CCE can change according to different clinical settings (e.g. bradycardia, tachycardia, poor myocardial contractility, increased or reduced venous return, changes of systemic vascular resistance) and may be useful for assessing the hemodynamic response to cardioactive and vasoactive drugs. Additionally, monitoring the trend of CCE can be of value in preventing unexpected hemodynamic impairments and may help in clinical decision-making.

1.Giglioli C, Landi D, Cecchi E, Chiostri M, Gensini GF, Valente S, Ciaccheri M, Castelli G, Romano SM. Effects of ULTRAfiltration vs DIureticS on clinical neurohormonal and hemodynamic variables in patients with deCOmpensated heart failure: the ULTRADISCO study. Eur J Heart Fail 2011;13(3): 337-46.

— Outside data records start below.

--- config.mk ---
export PLATFORM = sky130hd
export DESIGN_NAME = hetic_irq_sink_flat
export DESIGN_NICKNAME = d
export VERILOG_FILES = /design/src/rtl/hetic_irq_sink_if.sv /design/src/rtl/hetic_irq_sink.sv /design/src/flat_wrapper.sv
export SDC_FILE = /design/constraint.sdc
export NUM_CORES = 1
export LEC_CHECK = 0
export BUFFER_PORTS_ARGS = -buffer_cell sky130_fd_sc_hd__buf_2
export CELL_PAD_IN_SITES_DETAIL_PLACEMENT = 1
export CELL_PAD_IN_SITES_GLOBAL_PLACEMENT = 1
export CORE_MARGIN = 8
export CORE_UTILIZATION = 43
export CTS_CLUSTER_DIAMETER = 30
export CTS_CLUSTER_SIZE = 20
export DETAILED_ROUTE_END_ITERATION = 8
export MAX_ROUTING_LAYER = met4
export PLACE_DENSITY = 0.88
export SLEW_MARGIN = 10
export SYNTH_ARGS = -nofsm -noshare
export SYNTH_HDL_FRONTEND = slang
export SYNTH_SLANG_ARGS = --single-unit
--- constraint.sdc ---
create_clock -name clk_i -period 4 [get_ports clk_i]
set_input_delay 0.2 -clock clk_i [delete_from_list [all_inputs] [get_ports clk_i]]
set_output_delay 0.2 -clock clk_i [all_outputs]
set_load 0.01 [all_outputs]
--- src/rtl/hetic_irq_sink_if.sv ---
// Controller/core-facing signal bundle for the HETI interrupt sink.
// The controller/core side drives through master; the sink uses slave.
interface hetic_irq_sink_if #(
   parameter int NrIrqLines = 64,
   parameter int NrIrqPrios = 32,
   parameter int NestDepth  = 4
);
   localparam int IrqWidth   = $clog2(NrIrqLines);
   localparam int PrioWidth  = $clog2(NrIrqPrios);
   localparam int DepthWidth = $clog2(NestDepth + 1);

   logic                  irq_valid_i;
   logic [IrqWidth-1:0]   irq_id_i;
   logic [PrioWidth-1:0]  irq_level_i;
   logic                  irq_heti_i;
   logic                  irq_nest_i;
   logic                  irq_ack_o;
   logic [IrqWidth-1:0]   irq_ack_id_o;
   logic                  mie_i;
   logic                  core_irq_req_o;
   logic [IrqWidth-1:0]   core_irq_id_o;
   logic                  core_irq_heti_o;
   logic                  core_take_i;
   logic                  core_mret_i;
   logic [PrioWidth-1:0]  cur_level_o;
   logic [DepthWidth-1:0] depth_o;

   modport master (
      output irq_valid_i, irq_id_i, irq_level_i, irq_heti_i,
      output irq_nest_i, mie_i, core_take_i, core_mret_i,
      input  irq_ack_o, irq_ack_id_o, core_irq_req_o,
      input  core_irq_id_o, core_irq_heti_o, cur_level_o, depth_o
   );

   modport slave (
      input  irq_valid_i, irq_id_i, irq_level_i, irq_heti_i,
      input  irq_nest_i, mie_i, core_take_i, core_mret_i,
      output irq_ack_o, irq_ack_id_o, core_irq_req_o,
      output core_irq_id_o, core_irq_heti_o, cur_level_o, depth_o
   );
endinterface

--- src/rtl/hetic_irq_sink.sv ---
// Core-side interrupt sink: qualifies the controller winner, offers it
// to the core, returns the claim and tracks nested handler levels.
module hetic_irq_sink #(
   parameter int NrIrqLines = 64,
   parameter int NrIrqPrios = 32,
   parameter int NestDepth  = 4
) (
   input logic             clk_i,
   input logic             rst_ni,
   hetic_irq_sink_if.slave irq_if
);
   localparam int IrqWidth   = $clog2(NrIrqLines);
   localparam int PrioWidth  = $clog2(NrIrqPrios);
   localparam int DepthWidth = $clog2(NestDepth + 1);
   localparam int IdxWidth   = (NestDepth > 1) ? $clog2(NestDepth) : 1;

   typedef enum logic [1:0] {
      IDLE,
      OFFER,
      ACK,
      SETTLE
   } state_e;

   state_e state_q, state_d;

   logic [IrqWidth-1:0]   cand_id_q, cand_id_d;
   logic [PrioWidth-1:0]  cand_lvl_q, cand_lvl_d;
   logic                  cand_heti_q, cand_heti_d;

   logic [PrioWidth-1:0]  stk_lvl_q [NestDepth];
   logic [DepthWidth-1:0] depth_q, depth_d;

   logic [PrioWidth-1:0]  cur_level;
   logic [IdxWidth-1:0]   top_idx;
   logic [IdxWidth-1:0]   wr_idx;
   logic [DepthWidth-1:0] depth_pop;
   logic                  eligible;
   logic                  take;
   logic                  pop;
   logic                  push;
   logic                  req;
   logic                  ack;

   assign top_idx   = IdxWidth'(depth_q - 1'b1);
   assign cur_level = (depth_q == '0) ? '0 : stk_lvl_q[top_idx];

   assign eligible = irq_if.irq_valid_i & irq_if.mie_i
                   & (irq_if.irq_level_i > cur_level)
                   & ((depth_q == '0)
                   | (irq_if.irq_nest_i
                   & (depth_q < DepthWidth'(NestDepth))));

   assign take = (state_q == OFFER) & irq_if.core_take_i;
   assign pop  = irq_if.core_mret_i & (depth_q != '0);

   always_comb begin
      state_d = state_q;
      req     = 1'b0;
      ack     = 1'b0;
      unique case (state_q)
         IDLE: begin
            if (eligible) state_d = OFFER;
         end
         OFFER: begin
            req = 1'b1;
            // A take wins even if eligibility drops in the same cycle.
            if (take)           state_d = ACK;
            else if (!eligible) state_d = IDLE;
         end
         ACK: begin
            ack     = 1'b1;
            state_d = SETTLE;
         end
         SETTLE: begin
            state_d = IDLE;
         end
         default: state_d = IDLE;
      endcase
   end

   always_comb begin
      cand_id_d   = cand_id_q;
      cand_lvl_d  = cand_lvl_q;
      cand_heti_d = cand_heti_q;
      if ((state_q == IDLE) || (state_q == OFFER)) begin
         cand_id_d   = irq_if.irq_id_i;
         cand_lvl_d  = irq_if.irq_level_i;
         cand_heti_d = irq_if.irq_heti_i;
      end
   end

   // Pop before push so a same-cycle take+mret replaces the top.
   always_comb begin
      depth_pop = depth_q - DepthWidth'(pop);
      push      = take & (depth_pop < DepthWidth'(NestDepth));
      wr_idx    = IdxWidth'(depth_pop);
      depth_d   = depth_pop + DepthWidth'(push);
   end

   always_ff @(posedge clk_i or negedge rst_ni) begin
      if (!rst_ni) begin
         state_q     <= IDLE;
         cand_id_q   <= '0;
         cand_lvl_q  <= '0;
         cand_heti_q <= 1'b0;
         depth_q     <= '0;
      end else begin
         state_q     <= state_d;
         cand_id_q   <= cand_id_d;
         cand_lvl_q  <= cand_lvl_d;
         cand_heti_q <= cand_heti_d;
         depth_q     <= depth_d;
      end
   end

   always_ff @(posedge clk_i or negedge rst_ni) begin
      if (!rst_ni) begin
         for (int i = 0; i < NestDepth; i++) stk_lvl_q[i] <= '0;
      end else if (push) begin
         stk_lvl_q[wr_idx] <= cand_lvl_q;
      end
   end

   assign irq_if.core_irq_req_o  = req;
   assign irq_if.core_irq_id_o   = req ? cand_id_q : '0;
   assign irq_if.core_irq_heti_o = req & cand_heti_q;
   assign irq_if.irq_ack_o       = ack;
   assign irq_if.irq_ack_id_o    = ack ? cand_id_q : '0;
   assign irq_if.cur_level_o     = cur_level;
   assign irq_if.depth_o         = depth_q;
endmodule

--- src/flat_wrapper.sv ---
// flat-port wrapper written by rule: the top's interface ports become plain ports
module hetic_irq_sink_flat 
#(
   parameter int NrIrqLines = 64,
   parameter int NrIrqPrios = 32,
   parameter int NestDepth  = 4
)
  (clk_i, rst_ni, irq_if_irq_valid_i, irq_if_irq_id_i, irq_if_irq_level_i, irq_if_irq_heti_i, irq_if_irq_nest_i, irq_if_mie_i, irq_if_core_take_i, irq_if_core_mret_i, irq_if_irq_ack_o, irq_if_irq_ack_id_o, irq_if_core_irq_req_o, irq_if_core_irq_id_o, irq_if_core_irq_heti_o, irq_if_cur_level_o, irq_if_depth_o);
  hetic_irq_sink_if #(.NrIrqLines(NrIrqLines), .NrIrqPrios(NrIrqPrios), .NestDepth(NestDepth)) irq_if_i ();
  input logic clk_i;
  input logic rst_ni;
  input wire logic [$bits(irq_if_i.irq_valid_i)-1:0] irq_if_irq_valid_i;
  input wire logic [$bits(irq_if_i.irq_id_i)-1:0] irq_if_irq_id_i;
  input wire logic [$bits(irq_if_i.irq_level_i)-1:0] irq_if_irq_level_i;
  input wire logic [$bits(irq_if_i.irq_heti_i)-1:0] irq_if_irq_heti_i;
  input wire logic [$bits(irq_if_i.irq_nest_i)-1:0] irq_if_irq_nest_i;
  input wire logic [$bits(irq_if_i.mie_i)-1:0] irq_if_mie_i;
  input wire logic [$bits(irq_if_i.core_take_i)-1:0] irq_if_core_take_i;
  input wire logic [$bits(irq_if_i.core_mret_i)-1:0] irq_if_core_mret_i;
  output wire logic [$bits(irq_if_i.irq_ack_o)-1:0] irq_if_irq_ack_o;
  output wire logic [$bits(irq_if_i.irq_ack_id_o)-1:0] irq_if_irq_ack_id_o;
  output wire logic [$bits(irq_if_i.core_irq_req_o)-1:0] irq_if_core_irq_req_o;
  output wire logic [$bits(irq_if_i.core_irq_id_o)-1:0] irq_if_core_irq_id_o;
  output wire logic [$bits(irq_if_i.core_irq_heti_o)-1:0] irq_if_core_irq_heti_o;
  output wire logic [$bits(irq_if_i.cur_level_o)-1:0] irq_if_cur_level_o;
  output wire logic [$bits(irq_if_i.depth_o)-1:0] irq_if_depth_o;
  assign irq_if_i.irq_valid_i = irq_if_irq_valid_i;
  assign irq_if_i.irq_id_i = irq_if_irq_id_i;
  assign irq_if_i.irq_level_i = irq_if_irq_level_i;
  assign irq_if_i.irq_heti_i = irq_if_irq_heti_i;
  assign irq_if_i.irq_nest_i = irq_if_irq_nest_i;
  assign irq_if_i.mie_i = irq_if_mie_i;
  assign irq_if_i.core_take_i = irq_if_core_take_i;
  assign irq_if_i.core_mret_i = irq_if_core_mret_i;
  assign irq_if_irq_ack_o = irq_if_i.irq_ack_o;
  assign irq_if_irq_ack_id_o = irq_if_i.irq_ack_id_o;
  assign irq_if_core_irq_req_o = irq_if_i.core_irq_req_o;
  assign irq_if_core_irq_id_o = irq_if_i.core_irq_id_o;
  assign irq_if_core_irq_heti_o = irq_if_i.core_irq_heti_o;
  assign irq_if_cur_level_o = irq_if_i.cur_level_o;
  assign irq_if_depth_o = irq_if_i.depth_o;
  hetic_irq_sink #(.NrIrqLines(NrIrqLines), .NrIrqPrios(NrIrqPrios), .NestDepth(NestDepth)) u_core (.clk_i(clk_i), .rst_ni(rst_ni), .irq_if(irq_if_i));
endmodule
Yosys cells after proc, flatten, opt, wreduce, memory -nomap -nowiden
Cells that the tools add are included.

Register bits: 37. Input bits: 19.

Add/sub/neg operators: 3. $lt $le $gt $ge: 6. Equal/unequal tests: 5. Multiplexer cells: 15. Bitwise logic cells: 11. Reductions and logical operators: 6.

Operators with widths (count): bitwise mux 20 bit (1); two-way mux 5 bit (4); two-way mux 6 bit (2); binary-select mux 5 bit (select 2 bit) (1); demux 5 bit (select 2 bit) (1); bitwise AND 1 bit (8); one-hot mux 2 bit (4 select lines) (1); greater-or-equal comparator 3 bit, second input constant (2); less-than comparator 3 bit, second input constant (2); two-way mux 2 bit (3); inverter 2 -> 3 bit (2); greater-than comparator 5 bit (1); == test 2 bit, second input constant (2); adder 3 x 1 -> 3 bit (1); zero test 3 bit (1); less-than comparator 3 x 1 -> 1 bit, second input constant (1); inequality test 3 bit, second input constant (1); nonzero test 3 bit (1); subtractor 3 x 1 -> 3 bit (1); == test 2 x 1 -> 1 bit, second input constant (1); zero test 2 bit (1); two-way mux 1 bit (2); inequality test 2 x 1 -> 1 bit, second input constant (1); AND reduction 2 bit (1); other kinds (4) (4).

Logic depth before layout (Yosys ltp)
Depth after elaboration: 12. Gate-level depth with buffers: 13.

Worst setup path after synthesis
No wires, ideal clock.

Path type: register to register. Start point: register u_core.depth_q[0], in the netlist u_core.irq_if.depth_o[0]. End point: register u_core.stk_lvl_q[0] (netlist bit). Library setup time: 125 ps. Arrival time: 2903 ps. Slack: 972 ps. Stages on the path, launching flop included: 13. Clock period less this slack: 3028 ps. Cell sequence: dfrtp_1 -> clkbuf_1 -> inv_1 -> ha_1 -> nand2b_1 -> clkbuf_1 -> and2_1 -> ha_1 -> ha_1 -> xor2_2 -> or4_4 -> buf_6 -> mux2_4.

Word-level cells in the longest chain between the ends: 9. Elaborated cells on any way between the ends: 12. Those cells by class: add/sub: 1; order compare: 3; mux: 3; bitwise: 3; reduce/logical: 2.

RTL lines: from (decl) (line hetic_irq_sink.sv:31) `logic [DepthWidth-1:0] depth_q, depth_d;`; from (signal assigned) (line hetic_irq_sink.sv:112) `depth_q <= depth_d;`; nonzero test 3 bit (line hetic_irq_sink.sv:54) `assign pop = irq_if.core_mret_i & (depth_q != '0);`; bitwise AND 1 bit (line hetic_irq_sink.sv:54); subtractor 3 x 1 -> 3 bit (*) (line hetic_irq_sink.sv:94) `depth_pop = depth_q - DepthWidth'(pop);`; inverter 2 -> 3 bit (not written as such) (line hetic_irq_sink.sv:120) `stk_lvl_q[wr_idx] <= cand_lvl_q;`; greater-or-equal comparator 3 bit (not written as such) / less-than comparator 3 x 1 -> 1 bit (equally long branches) (line hetic_irq_sink.sv:120); logical AND 1 bit (not written as such) (line hetic_irq_sink.sv:120); two-way mux 5 bit (not written as such) (line hetic_irq_sink.sv:120); demux 5 bit (select 2 bit) (line hetic_irq_sink.sv:120); bitwise mux 20 bit (line hetic_irq_sink.sv:120); to (signal, indexed assignment) (line hetic_irq_sink.sv:120); to (decl) (line hetic_irq_sink.sv:30) `logic [PrioWidth-1:0] stk_lvl_q [NestDepth];`.

Every way passes the cells marked *; elsewhere a longest branch is shown, timed or not. A chain may end at the register's enable or synchronous reset.

Worst setup path after layout
Start point: register u_core.depth_q[0], in the netlist u_core.irq_if.depth_o[0]. End point: register u_core.depth_q[2], in the netlist u_core.irq_if.depth_o[2].

Word-level cells in the longest chain between the ends: 6.

RTL lines: nonzero test 3 bit (line hetic_irq_sink.sv:54); bitwise AND 1 bit (line hetic_irq_sink.sv:54); subtractor 3 x 1 -> 3 bit (*) (line hetic_irq_sink.sv:94); less-than comparator 3 bit (line hetic_irq_sink.sv:95) `push = take & (depth_pop < DepthWidth'(NestDepth));`; bitwise AND 1 bit (line hetic_irq_sink.sv:95); adder 3 x 1 -> 3 bit (*) (line hetic_irq_sink.sv:97) `depth_d = depth_pop + DepthWidth'(push);`; net u_core.depth_d[2] (line hetic_irq_sink.sv:31).

Mark *: on every way through the listed nets, which the timed path passes. The rest lies on a longest branch.

==> results.ini <==
[sta]
hold_viol=4
setup_viol=0
finalHoldWorstSlack_ns=-0.00752
rsz_0062_raised_after_global_routing=false
maxClockFrequency_ghz=0.324
slew_violations=0
tightest_slew_ns=0.825
setup_tns_ns=0
min_period_ns=3.08
postLayoutSetupSlackWorst_ns=0.915
slew_headroom_pct=45.0
clock-skew-final_ns=0.00638
final.period_utilization_pct=77.1

[cells_and_area]
drive_above_1_share_pct=33.5
layout.cells.most_common=buf_2
layout_common_cells=buf_2 (41), dfrtp_1 (37), mux2_1 (26)
antenna_cells_inserted=0
n_fill_cell=464
finalNetCount=222
postLayoutCoreUtil_pct=52.9
area.growth.synth_to_final_pct=17.3

[synthesis]
synth_seq_area_share_pct=46.8
post_synthesis_share_of_cell_area_spent_on_full_adders_half_adders_and_majority_gates_pct=6.33
mappedNetlistArea_um2=1980
yosysWarningCount=0
synthesized_area_fraction_occupied_by_and_or_nand_nor_cells_pct=12.3
postSynthCellCount=151
post_synthesis_net_count=180
synth.area.mux_share_pct=24.0
yosys_register_bits=37
synth_compound_area_share_pct=6.64
synthXorXnorAreaFrac_pct=1.27
ys_types=30
synth_top_family_by_area=multiplexers
syn-mean-instance-area_um2=13.1

[min_path]
timing.hold.worst.class=primary input to asynchronous set/reset pin

[clock_network]
cts_hold_buffers=0
clock_tree.htree_level_count=2
cts_root_buf=clkbuf_8
clkSlewWorstSetupHoldPaths_ns=0.07
post_cts.resized_instances=0
post_cts.repair.setup_buffers=0
clock-sinks=37
clock_latency_ns=0.30
max-clock-path-buffers=2
cts_tree=done
cts_inserted_buffers=5

[worst_setup_path]
crit_path_end_kind=flip-flop
regToRegSetupSlack_ns=0.92
crit_buf_inv=1
startpoint=u_core.irq_if.depth_o[0]$_DFF_PN0_
critical_path.top_delay_family=adder cells
critical_path.startpoint_type=flip-flop
worstReg2RegEnd=u_core.irq_if.depth_o[2]$_DFF_PN0_
critical_path_arrival_ns=3.25
cp-endpoint=u_core.irq_if.depth_o[2]$_DFF_PN0_
path_depth=11
cpMaxStageDelayCell=dfrtp_1
highest_fanout_seen_on_the_critical_path=15
required_ns=4.16
worst-r2r-cell-count=11
crit_path_cell_trace=inv_1 -> ha_1 -> nand2b_1 -> and2_1 -> ha_1 -> ha_1 -> xor2_2 -> nor2_1 -> ha_1 -> ha_1 -> xor2_1
critical_path.max_stage_delay_ns=0.65
regToRegStartpoint=u_core.irq_if.depth_o[0]$_DFF_PN0_
critPathKind=flip-flop to flip-flop
critical-path-top-cell-by-count=ha_1

[die]
core.rowCount=24
die_width_um=83.8
floorplan.initialDensity_pct=45.1
placeableCoreArea_um2=4380
die-area_um2=7030
die_height_um=83.8
floorplan.io_pins=42

[drt]
wl_per_cell_um=18.3
top_layer=met4
detail_route.wirelength.met1_mm=1.96
vias_per_cell=5.39
drtPass1Iterations=4
dr_wl_met2_mm=2.17
route.detailed.drc=0
routed_via_count=1325
met3_length_um=316
routed_wirelength_mm=4.51
drt-initial-drc-count=42
post_detailed_route_count_of_antenna_violating_nets=0

[pwr]
vdd.ir_drop.worst_uv=331
static-leakage-power_nw=1.21
cell_pwr_density_nw_per_um2=775

[global_routing]
global_route_wire_length_before_repair_mm=7.82
first_global_vias=1505
maximum_number_of_pins_on_one_net_before_global_route_repair=38
grt_usage_pct=14.4
number_of_antenna_violations_at_the_first_check_in_global_routing=0
grt_overflow_total=0

[placement]
hpwlAfterDp_mm=3.46
preCtsSetupSlack_ns=0.936
gp_congestion=0.777
io_buffers=41

[flow_run]
timing.max_cap.violations=0

[run_status]
status=complete, but fails checks
violations=hold timing

==> through the flow <==
step,cells,power (mW),cell area (um2)
after floorplan,151,1.25,1980
after global placement,238,1.48,2220
after detailed placement,238,1.53,2220
after CTS,246,1.83,2320
after global routing,246,1.96,2320
final,246,1.80,2320
==> layer usage <==
| layer | vias to the layer above | global-route usage [%] |
|---|---|---|
| met1 | 653 | 16.5 |
| li1 | 625 | - |
| met3 | 5 | 5.27 |
| met2 | 42 | 22.5 |
| met5 | - | - |
| met4 | 0 | 5.02 |
==> sequential cells by signal (all words and copies together) (netlist names), named ones only <==
name,flops
u_core.cand_id_q,6
u_core.cand_lvl_q,5
u_core.stk_lvl_q,20
u_core.cand_heti_q,1
u_core.state_q,1
u_core.irq_if.depth_o,3
==> synth_stat cells <==
cell	n	area [um2]
inv_1	6	22.5
xor2_1	1	8.76
nand3b_2	1	11.3
xor2_2	1	16.3
o21ai_1	1	5.00
mux2_4	5	75.1
buf_6	1	11.3
nand2b_1	2	12.5
and2_1	15	93.8
nand4_1	1	6.26
o211a_1	5	50.1
mux2_1	26	293
nor2_1	2	7.51
clkbuf_1	5	18.8
dfrtp_1	37	926
o21ai_0	2	10.0
ha_1	10	125
nand2_1	5	18.8
mux4_2	1	22.5
mux2_2	4	45.0
o31a_1	1	8.76
a21boi_0	1	7.51
a21oi_1	1	5.00
o21bai_1	1	7.51
o211ai_1	5	37.5
nor4_4	3	63.8
nand3_1	1	5.00
mux2i_1	4	40.0
nor2b_1	2	12.5
or4_4	1	11.3
==> worst reg2reg max path: cells and delay by family, from the launching register on <==
family                     cells  cell delay [ns]
adders and majority gates      5             0.98
and+or+nand+nor                3             0.60
DFF                            1             0.65
xor gates and xnor gates       2             0.60
buffers and inverters          1             0.13
==> worst min path at each step <==
stage	startpoint	endpoint	slack (ns)	depth (start not counted)
after floorplan	rst_ni	asynchronous set/reset pin	-0.1	0
after global routing	rst_ni	u_core.irq_if.depth_o[0]$_DFF_PN0_	0.06	1
after global placement	rst_ni	u_core.stk_lvl_q[8]$_DFFE_PN0P_	0.34	1
after CTS	rst_ni	u_core.stk_lvl_q[1]$_DFFE_PN0P_	0.02	1
after detailed placement	rst_ni	u_core.stk_lvl_q[1]$_DFFE_PN0P_	0.34	1
final	rst_ni	u_core.stk_lvl_q[1]$_DFFE_PN0P_	-0.008	1
==> power breakdown <==
group	internal, mW	total [mW]	switching, mW	leakage, nW
Sequential	0.511	0.652	0.142	0.465
Combinational	0.410	0.857	0.446	0.689
Clock	0.156	0.289	0.134	0.0542
==> cell type report <==
cell class / count / area (um2) / share of cell area, %
Tap cell: 52 / 65.1 / 2.80
Clock inverter: 1 / 5.00 / 0.216
Sequential cell: 37 / 926 / 39.9
Timing Repair Buffer: 41 / 205 / 8.85
Multi-Input combinational cell: 102 / 1000 / 43.1
Clock buffer: 7 / 96.3 / 4.15
Inverter: 6 / 22.5 / 0.971
==> logic make-up (layout without fill, tap and decap cells) <==
group	Yosys count	in the layout
xor gates and xnor gates	2	2
adders and majority gates	10	10
buffers and inverters	12	55
AOI/OAI and AO/OA	17	17
and+or+nand+nor	33	33
DFF	37	37
muxes	40	40
No activity file was read; power rests on OpenSTA's default activity.
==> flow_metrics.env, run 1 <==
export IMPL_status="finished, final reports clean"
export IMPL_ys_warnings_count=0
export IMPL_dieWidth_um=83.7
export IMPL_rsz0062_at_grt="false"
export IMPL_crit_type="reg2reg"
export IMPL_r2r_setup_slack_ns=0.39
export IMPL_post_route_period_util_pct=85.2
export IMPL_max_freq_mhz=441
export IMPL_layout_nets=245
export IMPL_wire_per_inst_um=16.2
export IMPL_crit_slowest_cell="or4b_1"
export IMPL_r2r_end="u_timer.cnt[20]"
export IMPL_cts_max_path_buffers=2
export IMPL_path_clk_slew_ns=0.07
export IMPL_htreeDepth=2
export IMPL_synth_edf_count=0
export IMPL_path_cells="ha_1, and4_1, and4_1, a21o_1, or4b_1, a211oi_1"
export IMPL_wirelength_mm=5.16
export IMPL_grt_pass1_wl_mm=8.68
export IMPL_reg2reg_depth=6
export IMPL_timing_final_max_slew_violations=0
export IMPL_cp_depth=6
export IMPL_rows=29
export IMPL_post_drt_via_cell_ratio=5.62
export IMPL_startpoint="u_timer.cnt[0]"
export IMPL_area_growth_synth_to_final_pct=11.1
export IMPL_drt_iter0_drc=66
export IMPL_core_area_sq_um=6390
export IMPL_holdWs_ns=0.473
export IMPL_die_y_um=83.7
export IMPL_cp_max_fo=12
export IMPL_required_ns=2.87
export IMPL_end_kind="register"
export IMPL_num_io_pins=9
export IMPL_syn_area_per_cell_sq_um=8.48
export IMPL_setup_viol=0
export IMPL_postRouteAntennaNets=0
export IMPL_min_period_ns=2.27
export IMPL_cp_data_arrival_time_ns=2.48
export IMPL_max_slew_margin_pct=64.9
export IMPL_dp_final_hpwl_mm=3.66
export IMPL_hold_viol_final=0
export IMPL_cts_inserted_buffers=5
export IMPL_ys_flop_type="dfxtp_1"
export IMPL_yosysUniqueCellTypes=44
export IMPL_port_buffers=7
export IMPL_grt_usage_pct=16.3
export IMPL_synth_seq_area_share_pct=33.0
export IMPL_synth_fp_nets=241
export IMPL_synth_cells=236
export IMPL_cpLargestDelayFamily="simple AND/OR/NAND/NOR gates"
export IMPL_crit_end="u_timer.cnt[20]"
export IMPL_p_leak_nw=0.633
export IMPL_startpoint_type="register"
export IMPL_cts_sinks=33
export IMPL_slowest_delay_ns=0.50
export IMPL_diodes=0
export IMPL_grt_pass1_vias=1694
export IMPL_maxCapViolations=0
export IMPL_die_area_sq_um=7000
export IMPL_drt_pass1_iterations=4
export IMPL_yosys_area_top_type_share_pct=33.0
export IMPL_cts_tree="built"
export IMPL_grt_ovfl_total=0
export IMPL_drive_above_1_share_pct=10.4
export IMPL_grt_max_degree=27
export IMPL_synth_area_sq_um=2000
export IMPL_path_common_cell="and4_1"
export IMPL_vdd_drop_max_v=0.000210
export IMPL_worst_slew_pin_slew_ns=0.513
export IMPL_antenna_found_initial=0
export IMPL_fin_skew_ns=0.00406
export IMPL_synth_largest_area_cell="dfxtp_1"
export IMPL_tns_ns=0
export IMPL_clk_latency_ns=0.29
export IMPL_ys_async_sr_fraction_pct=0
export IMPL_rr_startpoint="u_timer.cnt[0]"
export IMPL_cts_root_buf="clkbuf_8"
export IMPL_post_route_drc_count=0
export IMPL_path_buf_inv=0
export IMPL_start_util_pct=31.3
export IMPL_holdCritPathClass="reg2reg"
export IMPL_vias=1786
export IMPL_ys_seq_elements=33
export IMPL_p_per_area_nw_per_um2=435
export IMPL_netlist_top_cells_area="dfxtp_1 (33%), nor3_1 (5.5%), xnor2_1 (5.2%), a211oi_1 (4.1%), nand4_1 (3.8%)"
--- config.mk ---
export PLATFORM = sky130hd
export DESIGN_NAME = key_event_decoder
export DESIGN_NICKNAME = d
export VERILOG_FILES = /design/src/rtl/key_event_decoder.sv
export SDC_FILE = /design/constraint.sdc
export NUM_CORES = 1
export LEC_CHECK = 0
export CAP_MARGIN = 20
export CORE_ASPECT_RATIO = 0.6
export CORE_MARGIN = 5
export CORE_UTILIZATION = 55
export DETAILED_ROUTE_END_ITERATION = 7
export GPL_TIMING_DRIVEN = 0
export HOLD_SLACK_MARGIN = 0.08
export PLACE_DENSITY = 0.75
export SYNTH_ARGS = -nofsm -noshare
export SYNTH_HDL_FRONTEND = slang
export SYNTH_SLANG_ARGS = --single-unit
--- constraint.sdc ---
create_clock -name sys_clk -period 2.2 [get_ports sys_clk]
set_input_delay 0.44 -clock sys_clk [delete_from_list [all_inputs] [get_ports sys_clk]]
set_output_delay 0.44 -clock sys_clk [all_outputs]
set_load 0.05 [all_outputs]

2.Pavoni V, Romagnoli S, Batignani G, Gianesello L, Horton A, Romano SM. Unsuspected Heart Failure: Usefulness of a Minimally Invasive Hemodynamic Monitoring System. J Anesth Clin Res 2012; 3(8).
3.Romano SM. Cardiac cycle efficiency: a new parameter able to fully evaluate the dynamic interplay of the cardiovascular system. Int J Cardiol 2012; 155:326-7
4.Onorati F, Santini F, Amoncelli E, Campanella F, Chiominto B, Faggian G, Mazzucco A. How should I wean my next intra-aortic balloon pump? Differences between progressive volume weaning and rate weaning. J Thorac Cardiovasc Surg 2012;145: 1214-21.
5.Scolletta S et al. Assessment of left ventricular function by pulse wave analysis in critically ill patients. Intensive Care Med 2013;39: 1025-33.
6.Morelli A, Singer M, Ranieri VM, D’Egidio A, Mascia L, Orecchioni A, Piscioneri F, Guarracino F, Greco E, Peruzzi M, Biondi-Zoccai G, Frati G, Romano SM. Heart rate reduction with esmolol is associated with improved arterial elastance in patients with septic shock: a prospective observational study. Intensive Care Med 2016.
7.Messina A, Romano SM, Bonicolini E, Colombo D, Cammarota G, Chiostri M, Della Corte F, Navalesi P, Payen D, Romagnoli S. Cardiac cycle efficiency and dicrotic pressure variations: new parameters for fluid therapy: A pilot observational study. Eur J Anaesthesiol 2017; 34:1–9.
8.Ristalli F, Romano SM, Stolcova M, Meucci F, Squillantini G, Valente S, Di Mario C. Hemodynamic monitoring by pulse contour analysis during trans-catheter aortic valve replacement: A fast and easy method to optimize procedure results. Cardiovasc Revasc Med 2018 Jul 19.